Task goal> Write all of the lines below out again, exactly as they stand.

Information shown>
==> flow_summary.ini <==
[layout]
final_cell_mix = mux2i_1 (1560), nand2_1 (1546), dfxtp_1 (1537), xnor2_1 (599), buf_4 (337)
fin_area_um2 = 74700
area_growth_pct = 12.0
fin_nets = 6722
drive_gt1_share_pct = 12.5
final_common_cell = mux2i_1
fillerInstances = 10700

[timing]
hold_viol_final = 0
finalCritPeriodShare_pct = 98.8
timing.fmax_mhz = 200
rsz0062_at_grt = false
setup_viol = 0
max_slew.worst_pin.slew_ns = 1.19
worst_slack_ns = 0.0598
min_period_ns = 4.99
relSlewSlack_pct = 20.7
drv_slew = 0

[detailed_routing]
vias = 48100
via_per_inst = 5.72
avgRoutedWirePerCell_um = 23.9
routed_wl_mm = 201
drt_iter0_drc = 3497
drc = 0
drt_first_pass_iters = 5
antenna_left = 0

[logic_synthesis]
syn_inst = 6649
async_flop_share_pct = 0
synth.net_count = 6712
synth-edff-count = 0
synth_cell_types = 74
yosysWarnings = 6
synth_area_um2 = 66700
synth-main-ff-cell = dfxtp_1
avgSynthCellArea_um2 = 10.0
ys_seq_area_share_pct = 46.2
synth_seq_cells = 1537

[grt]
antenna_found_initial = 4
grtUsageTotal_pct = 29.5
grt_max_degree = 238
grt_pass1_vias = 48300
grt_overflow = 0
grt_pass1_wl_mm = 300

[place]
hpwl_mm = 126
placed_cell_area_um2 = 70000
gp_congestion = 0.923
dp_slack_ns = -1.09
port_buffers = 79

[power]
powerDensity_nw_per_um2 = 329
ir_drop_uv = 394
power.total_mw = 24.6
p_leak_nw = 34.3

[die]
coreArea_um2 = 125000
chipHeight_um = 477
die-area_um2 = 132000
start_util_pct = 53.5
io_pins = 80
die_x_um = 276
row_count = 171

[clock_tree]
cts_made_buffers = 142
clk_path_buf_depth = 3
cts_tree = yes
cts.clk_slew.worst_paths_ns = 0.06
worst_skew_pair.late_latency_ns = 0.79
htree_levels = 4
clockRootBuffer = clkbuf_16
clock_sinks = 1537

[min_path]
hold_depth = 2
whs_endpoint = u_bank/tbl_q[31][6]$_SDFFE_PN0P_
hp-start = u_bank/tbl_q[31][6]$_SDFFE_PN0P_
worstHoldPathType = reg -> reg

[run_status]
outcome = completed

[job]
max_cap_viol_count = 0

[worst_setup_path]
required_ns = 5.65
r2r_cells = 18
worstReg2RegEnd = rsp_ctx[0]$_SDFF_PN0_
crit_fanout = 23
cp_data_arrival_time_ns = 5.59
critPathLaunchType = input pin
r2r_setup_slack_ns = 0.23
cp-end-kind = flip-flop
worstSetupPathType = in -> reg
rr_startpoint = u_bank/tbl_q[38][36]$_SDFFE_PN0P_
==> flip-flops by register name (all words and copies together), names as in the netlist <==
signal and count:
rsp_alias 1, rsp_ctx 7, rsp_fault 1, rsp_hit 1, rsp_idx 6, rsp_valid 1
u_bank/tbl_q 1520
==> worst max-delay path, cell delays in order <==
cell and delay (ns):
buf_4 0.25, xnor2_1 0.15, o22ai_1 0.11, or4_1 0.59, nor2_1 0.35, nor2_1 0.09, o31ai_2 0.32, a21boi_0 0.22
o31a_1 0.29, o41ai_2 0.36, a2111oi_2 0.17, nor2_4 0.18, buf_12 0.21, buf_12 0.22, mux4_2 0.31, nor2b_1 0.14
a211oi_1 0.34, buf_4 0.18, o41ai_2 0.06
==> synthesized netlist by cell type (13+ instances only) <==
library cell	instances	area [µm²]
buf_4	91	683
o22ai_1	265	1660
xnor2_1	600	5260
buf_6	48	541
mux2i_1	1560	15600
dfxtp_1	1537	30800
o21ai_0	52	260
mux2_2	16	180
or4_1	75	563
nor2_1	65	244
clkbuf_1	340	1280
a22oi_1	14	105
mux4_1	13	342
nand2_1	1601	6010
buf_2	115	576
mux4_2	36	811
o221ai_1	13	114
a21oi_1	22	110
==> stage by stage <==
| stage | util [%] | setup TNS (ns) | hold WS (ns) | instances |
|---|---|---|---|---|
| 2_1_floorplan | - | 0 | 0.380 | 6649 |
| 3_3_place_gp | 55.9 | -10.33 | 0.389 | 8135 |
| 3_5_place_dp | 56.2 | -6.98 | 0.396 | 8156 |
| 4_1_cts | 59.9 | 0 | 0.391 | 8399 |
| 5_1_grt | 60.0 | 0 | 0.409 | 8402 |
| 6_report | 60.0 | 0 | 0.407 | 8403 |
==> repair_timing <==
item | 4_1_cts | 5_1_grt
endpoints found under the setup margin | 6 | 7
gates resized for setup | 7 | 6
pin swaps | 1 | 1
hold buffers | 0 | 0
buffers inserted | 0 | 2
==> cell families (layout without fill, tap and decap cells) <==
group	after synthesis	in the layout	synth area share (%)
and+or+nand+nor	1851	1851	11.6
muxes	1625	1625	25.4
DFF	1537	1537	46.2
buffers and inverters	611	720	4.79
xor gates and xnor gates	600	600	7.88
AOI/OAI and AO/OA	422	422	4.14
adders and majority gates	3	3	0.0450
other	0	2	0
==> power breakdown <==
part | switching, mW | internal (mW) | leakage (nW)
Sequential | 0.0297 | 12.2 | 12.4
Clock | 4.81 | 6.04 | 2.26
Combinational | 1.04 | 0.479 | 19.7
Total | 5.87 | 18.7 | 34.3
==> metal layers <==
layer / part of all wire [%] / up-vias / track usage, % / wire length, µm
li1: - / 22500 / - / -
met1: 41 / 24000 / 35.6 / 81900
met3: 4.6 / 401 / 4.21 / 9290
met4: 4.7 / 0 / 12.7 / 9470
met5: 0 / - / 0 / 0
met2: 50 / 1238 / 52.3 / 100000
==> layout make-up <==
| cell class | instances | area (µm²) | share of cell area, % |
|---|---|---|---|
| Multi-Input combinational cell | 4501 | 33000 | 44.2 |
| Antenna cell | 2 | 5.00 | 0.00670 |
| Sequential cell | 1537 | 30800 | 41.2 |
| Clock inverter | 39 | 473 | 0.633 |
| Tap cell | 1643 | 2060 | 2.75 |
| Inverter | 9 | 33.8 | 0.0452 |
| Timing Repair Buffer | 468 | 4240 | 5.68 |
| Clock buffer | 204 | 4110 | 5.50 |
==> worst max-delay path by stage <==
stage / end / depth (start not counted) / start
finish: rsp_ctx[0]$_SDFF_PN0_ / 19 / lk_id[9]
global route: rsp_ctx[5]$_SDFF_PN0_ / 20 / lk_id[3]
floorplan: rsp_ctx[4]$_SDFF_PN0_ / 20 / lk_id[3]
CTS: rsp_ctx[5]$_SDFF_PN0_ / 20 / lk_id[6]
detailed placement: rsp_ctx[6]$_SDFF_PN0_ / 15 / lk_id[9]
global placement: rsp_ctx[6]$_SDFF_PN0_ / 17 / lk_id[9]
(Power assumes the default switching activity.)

Problem solution>
==> flow_summary.ini <==
[layout]
final_cell_mix = mux2i_1 (1560), nand2_1 (1546), dfxtp_1 (1537), xnor2_1 (599), buf_4 (337)
fin_area_um2 = 74700
area_growth_pct = 12.0
fin_nets = 6722
drive_gt1_share_pct = 12.5
final_common_cell = mux2i_1
fillerInstances = 10700

[timing]
hold_viol_final = 0
finalCritPeriodShare_pct = 98.8
timing.fmax_mhz = 200
rsz0062_at_grt = false
setup_viol = 0
max_slew.worst_pin.slew_ns = 1.19
worst_slack_ns = 0.0598
min_period_ns = 4.99
relSlewSlack_pct = 20.7
drv_slew = 0

[detailed_routing]
vias = 48100
via_per_inst = 5.72
avgRoutedWirePerCell_um = 23.9
routed_wl_mm = 201
drt_iter0_drc = 3497
drc = 0
drt_first_pass_iters = 5
antenna_left = 0

[logic_synthesis]
syn_inst = 6649
async_flop_share_pct = 0
synth.net_count = 6712
synth-edff-count = 0
synth_cell_types = 74
yosysWarnings = 6
synth_area_um2 = 66700
synth-main-ff-cell = dfxtp_1
avgSynthCellArea_um2 = 10.0
ys_seq_area_share_pct = 46.2
synth_seq_cells = 1537

[grt]
antenna_found_initial = 4
grtUsageTotal_pct = 29.5
grt_max_degree = 238
grt_pass1_vias = 48300
grt_overflow = 0
grt_pass1_wl_mm = 300

[place]
hpwl_mm = 126
placed_cell_area_um2 = 70000
gp_congestion = 0.923
dp_slack_ns = -1.09
port_buffers = 79

[power]
powerDensity_nw_per_um2 = 329
ir_drop_uv = 394
power.total_mw = 24.6
p_leak_nw = 34.3

[die]
coreArea_um2 = 125000
chipHeight_um = 477
die-area_um2 = 132000
start_util_pct = 53.5
io_pins = 80
die_x_um = 276
row_count = 171

[clock_tree]
cts_made_buffers = 142
clk_path_buf_depth = 3
cts_tree = yes
cts.clk_slew.worst_paths_ns = 0.06
worst_skew_pair.late_latency_ns = 0.79
htree_levels = 4
clockRootBuffer = clkbuf_16
clock_sinks = 1537

[min_path]
hold_depth = 2
whs_endpoint = u_bank/tbl_q[31][6]$_SDFFE_PN0P_
hp-start = u_bank/tbl_q[31][6]$_SDFFE_PN0P_
worstHoldPathType = reg -> reg

[run_status]
outcome = completed

[job]
max_cap_viol_count = 0

[worst_setup_path]
required_ns = 5.65
r2r_cells = 18
worstReg2RegEnd = rsp_ctx[0]$_SDFF_PN0_
crit_fanout = 23
cp_data_arrival_time_ns = 5.59
critPathLaunchType = input pin
r2r_setup_slack_ns = 0.23
cp-end-kind = flip-flop
worstSetupPathType = in -> reg
rr_startpoint = u_bank/tbl_q[38][36]$_SDFFE_PN0P_
==> flip-flops by register name (all words and copies together), names as in the netlist <==
signal and count:
rsp_alias 1, rsp_ctx 7, rsp_fault 1, rsp_hit 1, rsp_idx 6, rsp_valid 1
u_bank/tbl_q 1520
==> worst max-delay path, cell delays in order <==
cell and delay (ns):
buf_4 0.25, xnor2_1 0.15, o22ai_1 0.11, or4_1 0.59, nor2_1 0.35, nor2_1 0.09, o31ai_2 0.32, a21boi_0 0.22
o31a_1 0.29, o41ai_2 0.36, a2111oi_2 0.17, nor2_4 0.18, buf_12 0.21, buf_12 0.22, mux4_2 0.31, nor2b_1 0.14
a211oi_1 0.34, buf_4 0.18, o41ai_2 0.06
==> synthesized netlist by cell type (13+ instances only) <==
library cell	instances	area [µm²]
buf_4	91	683
o22ai_1	265	1660
xnor2_1	600	5260
buf_6	48	541
mux2i_1	1560	15600
dfxtp_1	1537	30800
o21ai_0	52	260
mux2_2	16	180
or4_1	75	563
nor2_1	65	244
clkbuf_1	340	1280
a22oi_1	14	105
mux4_1	13	342
nand2_1	1601	6010
buf_2	115	576
mux4_2	36	811
o221ai_1	13	114
a21oi_1	22	110
==> stage by stage <==
| stage | util [%] | setup TNS (ns) | hold WS (ns) | instances |
|---|---|---|---|---|
| 2_1_floorplan | - | 0 | 0.380 | 6649 |
| 3_3_place_gp | 55.9 | -10.33 | 0.389 | 8135 |
| 3_5_place_dp | 56.2 | -6.98 | 0.396 | 8156 |
| 4_1_cts | 59.9 | 0 | 0.391 | 8399 |
| 5_1_grt | 60.0 | 0 | 0.409 | 8402 |
| 6_report | 60.0 | 0 | 0.407 | 8403 |
==> repair_timing <==
item | 4_1_cts | 5_1_grt
endpoints found under the setup margin | 6 | 7
gates resized for setup | 7 | 6
pin swaps | 1 | 1
hold buffers | 0 | 0
buffers inserted | 0 | 2
==> cell families (layout without fill, tap and decap cells) <==
group	after synthesis	in the layout	synth area share (%)
and+or+nand+nor	1851	1851	11.6
muxes	1625	1625	25.4
DFF	1537	1537	46.2
buffers and inverters	611	720	4.79
xor gates and xnor gates	600	600	7.88
AOI/OAI and AO/OA	422	422	4.14
adders and majority gates	3	3	0.0450
other	0	2	0
==> power breakdown <==
part | switching, mW | internal (mW) | leakage (nW)
Sequential | 0.0297 | 12.2 | 12.4
Clock | 4.81 | 6.04 | 2.26
Combinational | 1.04 | 0.479 | 19.7
Total | 5.87 | 18.7 | 34.3
==> metal layers <==
layer / part of all wire [%] / up-vias / track usage, % / wire length, µm
li1: - / 22500 / - / -
met1: 41 / 24000 / 35.6 / 81900
met3: 4.6 / 401 / 4.21 / 9290
met4: 4.7 / 0 / 12.7 / 9470
met5: 0 / - / 0 / 0
met2: 50 / 1238 / 52.3 / 100000
==> layout make-up <==
| cell class | instances | area (µm²) | share of cell area, % |
|---|---|---|---|
| Multi-Input combinational cell | 4501 | 33000 | 44.2 |
| Antenna cell | 2 | 5.00 | 0.00670 |
| Sequential cell | 1537 | 30800 | 41.2 |
| Clock inverter | 39 | 473 | 0.633 |
| Tap cell | 1643 | 2060 | 2.75 |
| Inverter | 9 | 33.8 | 0.0452 |
| Timing Repair Buffer | 468 | 4240 | 5.68 |
| Clock buffer | 204 | 4110 | 5.50 |
==> worst max-delay path by stage <==
stage / end / depth (start not counted) / start
finish: rsp_ctx[0]$_SDFF_PN0_ / 19 / lk_id[9]
global route: rsp_ctx[5]$_SDFF_PN0_ / 20 / lk_id[3]
floorplan: rsp_ctx[4]$_SDFF_PN0_ / 20 / lk_id[3]
CTS: rsp_ctx[5]$_SDFF_PN0_ / 20 / lk_id[6]
detailed placement: rsp_ctx[6]$_SDFF_PN0_ / 15 / lk_id[9]
global placement: rsp_ctx[6]$_SDFF_PN0_ / 17 / lk_id[9]
(Power assumes the default switching activity.)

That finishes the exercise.